26/12/2025
CONFERENCES HAVE CHANGED. MEDICINE SHOULDN’T.
I was trained in a time when one presentation meant a month of preparation, tough questioning, and deep respect for knowledge. I come from a time where knowledge was currency. During post-graduation (2013–2016), we prepared for weeks to speak for ten minutes, and every slide was questioned by senior consultants. You didn’t present unless you knew your subject thoroughly.
During my FNB fellowship (2017–2019), conferences began sharp at 8:30 am and seats were booked days in advance, not because of branding or big names, but because content was worth showing up for at Madras Medical Mission Chennai. Post-COVID, the dynamics are clearly different. At a recent national conference I attended in Delhi, the hall was almost empty, and at 11 am the speaker simply rattled through slides that were clearly not prepared by her. Sitting there, I genuinely felt my time was being wasted.
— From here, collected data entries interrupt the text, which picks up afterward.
==> src/hdl/sscd_pkg.sv <==
// shared types, constants and decode functions for the seven-segment clock
`timescale 1ns / 1ps

package sscd_pkg;

  localparam int NUM_DIGITS = 5;
  localparam int POS_W = 3;

  localparam logic [15:0] SLOTS_PER_SECOND_RESET = 16'd1155;

  localparam logic [4:0] HOURS_RESET = 5'd12;
  localparam logic [4:0] HOURS_LAST = 5'd23;
  localparam logic [4:0] HOURS_NOON = 5'd12;
  localparam logic [5:0] MINUTES_LAST = 6'd59;
  localparam logic [5:0] SECONDS_LAST = 6'd59;

  // display positions, left to right
  localparam logic [POS_W-1:0] POS_HOUR_TENS = 3'd0;
  localparam logic [POS_W-1:0] POS_HOUR_UNITS = 3'd1;
  localparam logic [POS_W-1:0] POS_MIN_TENS = 3'd2;
  localparam logic [POS_W-1:0] POS_MIN_UNITS = 3'd3;
  localparam logic [POS_W-1:0] POS_INDICATOR = 3'd4;

  localparam logic [6:0] SEG_P = 7'h73;
  localparam logic [6:0] SEG_A = 7'h77;
  localparam logic [6:0] SEG_UNDERSCORE = 7'h08;
  localparam logic [6:0] SEG_BLANK = 7'h00;

  typedef struct packed {
    logic set_hour;
    logic set_minute;
  } buttons_t;

  typedef struct packed {
    logic [4:0] hours;
    logic [5:0] minutes;
  } clock_value_t;

  function automatic logic [6:0] seg_digit(input logic [3:0] d);
    logic [6:0] s;
    unique case (d)
      4'd0: s = 7'h3F;
      4'd1: s = 7'h06;
      4'd2: s = 7'h5B;
      4'd3: s = 7'h4F;
      4'd4: s = 7'h66;
      4'd5: s = 7'h6D;
      4'd6: s = 7'h7D;
      4'd7: s = 7'h07;
      4'd8: s = 7'h7F;
      4'd9: s = 7'h67;
      default: s = SEG_BLANK;
    endcase
    return s;
  endfunction

  // tens digit of a value below 60
  function automatic logic [3:0] dec_tens(input logic [5:0] v);
    logic [3:0] t;
    priority if (v >= 6'd50) t = 4'd5;
    else if (v >= 6'd40) t = 4'd4;
    else if (v >= 6'd30) t = 4'd3;
    else if (v >= 6'd20) t = 4'd2;
    else if (v >= 6'd10) t = 4'd1;
    else t = 4'd0;
    return t;
  endfunction

  function automatic logic [3:0] dec_units(input logic [5:0] v);
    logic [5:0] diff;
    diff = v - 6'({2'b00, dec_tens(v)} * 6'd10);
    return diff[3:0];
  endfunction

endpackage

==> src/hdl/sscd_timekeeper.sv <==
// slot counter, seconds, minutes and hours with button setting
`timescale 1ns / 1ps

module sscd_timekeeper (
  input  logic                  clk,
  input  logic                  rst_n,
  input  logic                  advance,
  input  sscd_pkg::buttons_t    buttons,
  input  logic [15:0]           slots_per_second,
  output sscd_pkg::clock_value_t now
);

  logic [15:0] slot_r, slot_nxt;
  logic [5:0]  sec_r, sec_nxt;
  logic [5:0]  min_r, min_nxt;
  logic [4:0]  hour_r, hour_nxt;

  logic [16:0] slot_inc;
  logic [16:0] limit;
  logic        tick;
  logic [4:0]  hour_btn;
  logic [5:0]  min_btn;

  assign slot_inc = {1'b0, slot_r} + 17'd1;
  assign limit = (slots_per_second == 16'd0) ? 17'd1 : {1'b0, slots_per_second};
  assign tick = (slot_inc >= limit);

  always_comb begin
    // button step first, no carry
    hour_btn = hour_r;
    min_btn = min_r;
    if (buttons.set_hour) begin
      hour_btn = (hour_r == sscd_pkg::HOURS_LAST) ? 5'd0 : hour_r + 5'd1;
    end else if (buttons.set_minute) begin
      min_btn = (min_r == sscd_pkg::MINUTES_LAST) ? 6'd0 : min_r + 6'd1;
    end

    slot_nxt = slot_r;
    sec_nxt = sec_r;
    min_nxt = min_r;
    hour_nxt = hour_r;
    if (advance) begin
      if (tick) begin
        slot_nxt = 16'd0;
        hour_nxt = hour_btn;
        min_nxt = min_btn;
        if (sec_r == sscd_pkg::SECONDS_LAST) begin
          sec_nxt = 6'd0;
          if (min_btn == sscd_pkg::MINUTES_LAST) begin
            min_nxt = 6'd0;
            hour_nxt = (hour_btn == sscd_pkg::HOURS_LAST) ? 5'd0 : hour_btn + 5'd1;
          end else begin
            min_nxt = min_btn + 6'd1;
          end
        end else begin
          sec_nxt = sec_r + 6'd1;
        end
      end else begin
        slot_nxt = slot_inc[15:0];
      end
    end
  end

  always_ff @(posedge clk) begin
    if (!rst_n) begin
      slot_r <= 16'd0;
      sec_r <= 6'd0;
      min_r <= 6'd0;
      hour_r <= sscd_pkg::HOURS_RESET;
    end else begin
      slot_r <= slot_nxt;
      sec_r <= sec_nxt;
      min_r <= min_nxt;
      hour_r <= hour_nxt;
    end
  end

  assign now.hours = hour_r;
  assign now.minutes = min_r;

  a_time_in_range: assert property (@(posedge clk) disable iff (!rst_n)
    (hour_r <= sscd_pkg::HOURS_LAST) && (min_r <= sscd_pkg::MINUTES_LAST) &&
    (sec_r <= sscd_pkg::SECONDS_LAST))
    else $error("clock count out of range");

  a_second_carry: assert property (@(posedge clk) disable iff (!rst_n)
    (advance && tick && sec_r == sscd_pkg::SECONDS_LAST) |=> (sec_r == 6'd0))
    else $error("seconds did not wrap");

endmodule

==> src/hdl/sscd_display.sv <==
// scan position counter and segment pattern decode
`timescale 1ns / 1ps

module sscd_display (
  input  logic                            clk,
  input  logic                            rst_n,
  input  logic                            advance,
  input  logic                            twelve_hour,
  input  sscd_pkg::clock_value_t          now,
  output logic [6:0]                      segments,
  output logic [sscd_pkg::NUM_DIGITS-1:0] digit_select
);

  logic [sscd_pkg::POS_W-1:0] pos_r, pos_nxt;
  logic [4:0] shown_h;
  logic [4:0] h_mod12;
  logic       pm;

  assign pm = (now.hours >= sscd_pkg::HOURS_NOON);
  assign h_mod12 = pm ? now.hours - sscd_pkg::HOURS_NOON : now.hours;

  always_comb begin
    if (twelve_hour) begin
      shown_h = (h_mod12 == 5'd0) ? sscd_pkg::HOURS_NOON : h_mod12;
    end else begin
      shown_h = now.hours;
    end
  end

  always_comb begin
    unique case (pos_r)
      sscd_pkg::POS_HOUR_TENS: begin
        segments = sscd_pkg::seg_digit(sscd_pkg::dec_tens({1'b0, shown_h}));
        digit_select = 5'b10000;
      end
      sscd_pkg::POS_HOUR_UNITS: begin
        segments = sscd_pkg::seg_digit(sscd_pkg::dec_units({1'b0, shown_h}));
        digit_select = 5'b01000;
      end
      sscd_pkg::POS_MIN_TENS: begin
        segments = sscd_pkg::seg_digit(sscd_pkg::dec_tens(now.minutes));
        digit_select = 5'b00100;
      end
      sscd_pkg::POS_MIN_UNITS: begin
        segments = sscd_pkg::seg_digit(sscd_pkg::dec_units(now.minutes));
        digit_select = 5'b00010;
      end
      sscd_pkg::POS_INDICATOR: begin
        if (!twelve_hour) segments = sscd_pkg::SEG_UNDERSCORE;
        else segments = pm ? sscd_pkg::SEG_P : sscd_pkg::SEG_A;
        digit_select = 5'b00001;
      end
      default: begin
        segments = sscd_pkg::SEG_BLANK;
        digit_select = 5'b10000;
      end
    endcase
  end

  always_comb begin
    pos_nxt = pos_r;
    if (advance) begin
      pos_nxt = (pos_r == sscd_pkg::POS_INDICATOR) ? sscd_pkg::POS_HOUR_TENS
                                                   : pos_r + 3'd1;
    end
  end

  always_ff @(posedge clk) begin
    if (!rst_n) begin
      pos_r <= sscd_pkg::POS_HOUR_TENS;
    end else begin
      pos_r <= pos_nxt;
    end
  end

  a_pos_in_range: assert property (@(posedge clk) disable iff (!rst_n)
    pos_r <= sscd_pkg::POS_INDICATOR)
    else $error("scan position out of range");

endmodule

==> src/hdl/seven_segment_clock_display.sv <==
// top level of the multiplexed seven-segment time-of-day clock
`timescale 1ns / 1ps

// Each input word is one display scan slot carrying the hour and minute button
// levels and the 12/24-hour mode. The block answers every slot with one output
// word: the segment pattern and one-hot strobe of the position being scanned
// (hour tens, hour units, minute tens, minute units, then the AM/PM or
// underscore indicator), plus the hour and minute counts as they stood before
// that slot. A slot counter makes a second every cfg_slots_per_second slots
// (zero behaves as one); buttons are sampled on that second, hour first. After
// reset the time is 12:00:00 and the register holds 1155. The block takes one
// word per clock while the output does not stall; each word sits in the input
// register, then makes a single pass through the counters and the digit decode
// into the output register. A stalled output holds the input register, so
// in_ready drops only while both registers are full and out_ready is low. The
// register port is always ready; write it only while no word is in flight.

module seven_segment_clock_display (
  input  logic                            clk,
  input  logic                            rst_n,
  // scan slot words
  input  logic                            in_valid,
  output logic                            in_ready,
  input  logic                            in_set_hour,
  input  logic                            in_set_minute,
  input  logic                            in_twelve_hour,
  // display words
  output logic                            out_valid,
  input  logic                            out_ready,
  output logic [6:0]                      out_segments,
  output logic [sscd_pkg::NUM_DIGITS-1:0] out_digit_select,
  output logic [4:0]                      out_hours_now,
  output logic [5:0]                      out_minutes_now,
  // register write
  input  logic                            cfg_valid,
  output logic                            cfg_ready,
  input  logic [15:0]                     cfg_slots_per_second
);

  logic [15:0] spr_r;

  // input register
  logic in_valid_r;
  sscd_pkg::buttons_t btn_r;
  logic twelve_r;

  // output register
  logic out_valid_r;
  logic [6:0] seg_r;
  logic [sscd_pkg::NUM_DIGITS-1:0] sel_r;
  logic [4:0] hours_r;
  logic [5:0] minutes_r;

  logic advance;
  sscd_pkg::clock_value_t now;
  logic [6:0] seg_c;
  logic [sscd_pkg::NUM_DIGITS-1:0] sel_c;

  // the stage moves when a word is held and the output slot is free or leaving
  assign advance = in_valid_r && (!out_valid_r || out_ready);
  assign in_ready = !in_valid_r || advance;
  assign cfg_ready = 1'b1;

  always_ff @(posedge clk) begin
    if (!rst_n) begin
      spr_r <= sscd_pkg::SLOTS_PER_SECOND_RESET;
    end else if (cfg_valid) begin
      spr_r <= cfg_slots_per_second;
    end
  end

  always_ff @(posedge clk) begin
    if (!rst_n) begin
      in_valid_r <= 1'b0;
    end else if (in_ready) begin
      in_valid_r <= in_valid;
    end
  end

  always_ff @(posedge clk) begin
    if (in_valid && in_ready) begin
      btn_r.set_hour <= in_set_hour;
      btn_r.set_minute <= in_set_minute;
      twelve_r <= in_twelve_hour;
    end
  end

  sscd_timekeeper u_timekeeper (
    .clk              (clk),
    .rst_n            (rst_n),
    .advance          (advance),
    .buttons          (btn_r),
    .slots_per_second (spr_r),
    .now              (now)
  );

  sscd_display u_display (
    .clk          (clk),
    .rst_n        (rst_n),
    .advance      (advance),
    .twelve_hour  (twelve_r),
    .now          (now),
    .segments     (seg_c),
    .digit_select (sel_c)
  );

  always_ff @(posedge clk) begin
    if (!rst_n) begin
      out_valid_r <= 1'b0;
    end else if (advance) begin
      out_valid_r <= 1'b1;
    end else if (out_ready) begin
      out_valid_r <= 1'b0;
    end
  end

  // counts are captured before this slot's update lands
  always_ff @(posedge clk) begin
    if (advance) begin
      seg_r <= seg_c;
      sel_r <= sel_c;
      hours_r <= now.hours;
      minutes_r <= now.minutes;
    end
  end

  assign out_valid = out_valid_r;
  assign out_segments = seg_r;
  assign out_digit_select = sel_r;
  assign out_hours_now = hours_r;
  assign out_minutes_now = minutes_r;

  a_strobe_onehot: assert property (@(posedge clk) disable iff (!rst_n)
    out_valid_r |-> $onehot(sel_r))
    else $error("digit strobe not one-hot");

  a_full_stall: assert property (@(posedge clk) disable iff (!rst_n)
    (in_valid_r && out_valid_r && !out_ready) |-> (!in_ready && !advance))
    else $error("word taken while both registers are full");

endmodule
==> config.mk <==
export PLATFORM = sky130hd
export DESIGN_NAME = seven_segment_clock_display
export DESIGN_NICKNAME = d
export VERILOG_FILES = /design/src/hdl/sscd_pkg.sv /design/src/hdl/sscd_timekeeper.sv /design/src/hdl/sscd_display.sv /design/src/hdl/seven_segment_clock_display.sv
export SDC_FILE = /design/constraint.sdc
export NUM_CORES = 1
export LEC_CHECK = 0
export BUFFER_PORTS_ARGS = -buffer_cell sky130_fd_sc_hd__buf_2
export CAP_MARGIN = 10
export CORE_ASPECT_RATIO = 1.75
export CORE_MARGIN = 8
export CORE_UTILIZATION = 35
export DETAILED_ROUTE_END_ITERATION = 12
export GPL_TIMING_DRIVEN = 0
export SLEW_MARGIN = 40
export SYNTH_ARGS = -nofsm -noshare
export SYNTH_HDL_FRONTEND = slang
export SYNTH_HIERARCHICAL = 1
export SYNTH_SLANG_ARGS = --single-unit
==> constraint.sdc <==
create_clock -name clk -period 5.9 [get_ports clk]
set_clock_uncertainty 0.05 [all_clocks]
set_input_delay 0.59 -clock clk [delete_from_list [all_inputs] [get_ports clk]]
set_output_delay 0.59 -clock clk [all_outputs]
set_load 0.02 [all_outputs]
== Yosys cells after proc, flatten, opt, wreduce, memory -nomap -nowiden ==
Memories as Yosys holds them, arrays and structs flattened.
Cells that the tools add are included.

* Multiply operators: 2
* Reduce and logical (&&, ||, !) cells: 11
* Mux-type cells: 37
* Equality and inequality tests: 9
* Bitwise gates (word level): 0
* Shift operators: 0
* Div/mod/pow operators: 0
* Add/sub/neg operators: 10
* Order comparisons: 12

{| class="wikitable"
|+ Operator list
! kind !! number
|-
| $mux 4 || 12
|-
| $mux 5 || 8
|-
| $mux 6 || 6
|-
| $pmux 7 s5 || 1
|-
| $mux 16 || 2
|-
| $pmux 5 s4 || 1
|-
| $add 6x1->6 const B || 3
|-
| $eq 6x6->1 const B || 3
|-
| $add 16x1->17 const B || 1
|-
| $ge 17x17->1 || 1
|-
| $logic_not 16->1 || 1
|-
| $ge 5x6->1 const B || 2
|-
| $ge 6x5->1 const B || 2
|-
| $ge 6x6->1 const B || 2
|-
| $add 5x1->5 const B || 2
|-
| $eq 5x5->1 const B || 2
|-
| $ge 5x4->1 const B || 2
|-
| $ge 5x5->1 const B || 2
|-
| $mul 4x3->3 const B || 2
|-
| $sub 4x4->4 || 2
|-
| $mux 7 || 1
|-
| $eq 3x2->1 const B || 2
|-
| $ge 6x4->1 const B || 1
|-
| $mux 3 || 2
|-
| 12 further kinds || 18
|}

* Flip-flop bits (word level): 80
* Word-level logic and storage cells: 100
* Output and inout port bits: 26
* Memory bits (writable): 0
* Memories kept: 4
* Bits in latches: 0
* Input bits: 24
* ROM bits: 448

{| class="wikitable"
|+ Memory list
! name !! depth !! bits a word !! rd ports !! clocked after Yosys merged registers in !! write ports !! RTL line !! source
|-
| (name not given) || 16 || 7 || 1 || 0 || 0 || sscd_pkg.sv:41 || <nowiki>unique case (d)</nowiki>
|-
| (name not given) || 16 || 7 || 1 || 0 || 0 || sscd_pkg.sv:41 ||
|-
| (name not given) || 16 || 7 || 1 || 0 || 0 || sscd_pkg.sv:41 ||
|-
| (name not given) || 16 || 7 || 1 || 0 || 0 || sscd_pkg.sv:41 ||
|}

== Logic depth before layout (Yosys ltp) ==
Gate-level depths: netlist of run 1.
An unclocked memory read counts as a cell.

* Depth in word-level cells: 16
* Mapped depth: 16
* Mapped depth without buffers: 14

== Cells and area by module ==
Netlist of run 1, hierarchy kept.

{| class="wikitable"
|+ By module, submodules not included
! module !! seq. area each (um^2) !! cells an instance !! area each (um^2) !! instances
|-
| sscd_timekeeper || 660.6 || 389 || 3019.1 || 1
|-
| sscd_display || 60.1 || 205 || 1490.2 || 1
|-
| seven_segment_clock_display || 1141.1 || 88 || 1482.7 || 1
|}

== Worst setup path before layout of run 1 ==
No wires, ideal clock.

* Kind: reg2reg
* From: register u_timekeeper.hour_r[3]
* To: register seg_r[1], in the netlist out_segments[1], data pin
* Setup slack: 1.993 ns
* Required time: 5.591 ns
* Buffers on the path: 2
* Cell stages (with the launch flop): 16
* Clock period less this slack: 3.907 ns
* Setup time: 0.259 ns
* Arrival: 3.598 ns
* Cell sequence: dfxtp_1 -> ha_1 -> buf_6 -> or3b_4 -> a221oi_1 -> or3_1 -> buf_2 -> o2111ai_1 -> a21boi_0 -> ha_1 -> fa_1 -> mux2i_1 -> o221a_1 -> o311ai_4 -> o211a_1 -> a211o_1

* Cells in the longest elaborated chain, start to end: 16
* Elaborated cells between the ends (all ways): 23
* Classes of those cells: add/sub: 2; mul: 1; order compare: 6; mux: 11; reduce/logical: 1; memory: 2

{| class="wikitable"
|+ RTL lines
! item !! RTL line !! source
|-
| from (decl) || sscd_timekeeper.sv:16 || <nowiki>logic [4:0] hour_r, hour_nxt;</nowiki>
|-
| from (signal assigned) || sscd_timekeeper.sv:69 || <nowiki>hour_r <= sscd_pkg::HOURS_RESET;</nowiki>
|-
| from (signal assigned) || sscd_timekeeper.sv:74 || <nowiki>hour_r <= hour_nxt;</nowiki>
|-
| $sub 5x4->5 or $ge 5x4->1 (tied branches) || sscd_display.sv:20, sscd_display.sv:19 ||
|-
| $mux 5 || sscd_display.sv:20 || <nowiki>assign h_mod12 = pm ? now.hours - sscd_pkg::HOURS_NOON : now.hours;</nowiki>
|-
| $logic_not 5->1 || sscd_display.sv:24 || <nowiki>shown_h = (h_mod12 == 5'd0) ? sscd_pkg::HOURS_NOON : h_mod12;</nowiki>
|-
| $mux 5 || sscd_display.sv:24 ||
|-
| $mux 5 (*) || sscd_display.sv:23 || <nowiki>if (twelve_hour) begin</nowiki>
|-
| $ge 5x4->1 || sscd_pkg.sv:64 || <nowiki>else if (v >= 6'd10) t = 4'd1;</nowiki>
|-
| $mux 1 || sscd_pkg.sv:64 ||
|-
| $mux 4 || sscd_pkg.sv:63 || <nowiki>else if (v >= 6'd20) t = 4'd2;</nowiki>
|-
| $mux 4 || sscd_pkg.sv:62 || <nowiki>else if (v >= 6'd30) t = 4'd3;</nowiki>
|-
| $mux 4 || sscd_pkg.sv:61 || <nowiki>else if (v >= 6'd40) t = 4'd4;</nowiki>
|-
| $mux 4 || sscd_pkg.sv:60 || <nowiki>priority if (v >= 6'd50) t = 4'd5;</nowiki>
|-
| $mux 4 || sscd_display.sv:31 || <nowiki>unique case (pos_r)</nowiki>
|-
| $mul 4x3->3 || sscd_pkg.sv:71 || <nowiki>diff = v - 6'({2'b00, dec_tens(v)} * 6'd10);</nowiki>
|-
| $sub 4x4->4 || sscd_pkg.sv:71 ||
|-
| $mem_v2 16x7 || - ||
|-
| $pmux 7 s5 (*) || sscd_display.sv:31 ||
|-
| via seg_c[1] || seven_segment_clock_display.sv:56 || <nowiki>logic [6:0] seg_c;</nowiki>
|-
| to (signal assigned) || seven_segment_clock_display.sv:120 || <nowiki>seg_r <= seg_c;</nowiki>
|-
| to (decl) || seven_segment_clock_display.sv:49 || <nowiki>logic [6:0] seg_r;</nowiki>
|}

The timed path passes the listed nets; every way through them passes the cells marked *. The select of a mux whose other input is x is not followed.
A chain may end at the register's enable or synchronous reset.

== Worst setup path after layout of run 1 ==
* From: register u_timekeeper.slot_r[2]
* To: register u_timekeeper.slot_r[15]

* Cells in the longest elaborated chain, start to end: 3

{| class="wikitable"
|+ RTL lines
! item !! RTL line !! source
|-
| from (decl) || sscd_timekeeper.sv:13 || <nowiki>logic [15:0] slot_r, slot_nxt;</nowiki>
|-
| from (signal assigned) || sscd_timekeeper.sv:71 || <nowiki>slot_r <= slot_nxt;</nowiki>
|-
| $add 16x1->17 (*) || sscd_timekeeper.sv:24 || <nowiki>assign slot_inc = {1'b0, slot_r} + 17'd1;</nowiki>
|-
| $ge 17x17->1 || sscd_timekeeper.sv:26 || <nowiki>assign tick = (slot_inc >= limit);</nowiki>
|-
| $mux 16 (*) || sscd_timekeeper.sv:43 || <nowiki>if (tick) begin</nowiki>
|}

Every way passes the cells marked *; elsewhere a longest branch is shown, timed or not.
But this isn’t only about the so-called new generation. Even those of us trained in the older system have lost attention span. We scroll more, skim more, and often choose convenience. Noise and visibility now tend to win over depth, and we are all part of this shift. This is not criticism; it is a call to adapt better, not faster. If conferences have to matter again, we need to cut the noise and restore credibility. Not every good clinician runs a high-volume center, and not every meaningful academic works in a big brand.
Conferences don’t need louder voices; they need credible ones.
➡️ Depth can return if we redesign formats thoughtfully—shorter, one-day, highly interactive sessions; practical, real-world topics that reflect everyday clinical decision-making;➡️ meaningful opportunities for young doctors to present with mentorship and discussion; ➡️inclusion of Tier 2 and Tier 3 practitioners doing excellent work in their own setups; ➡️greater use of video-based presentations rather than templated slides; and recognition that rewards originality, outcomes, and innovation, not just volume.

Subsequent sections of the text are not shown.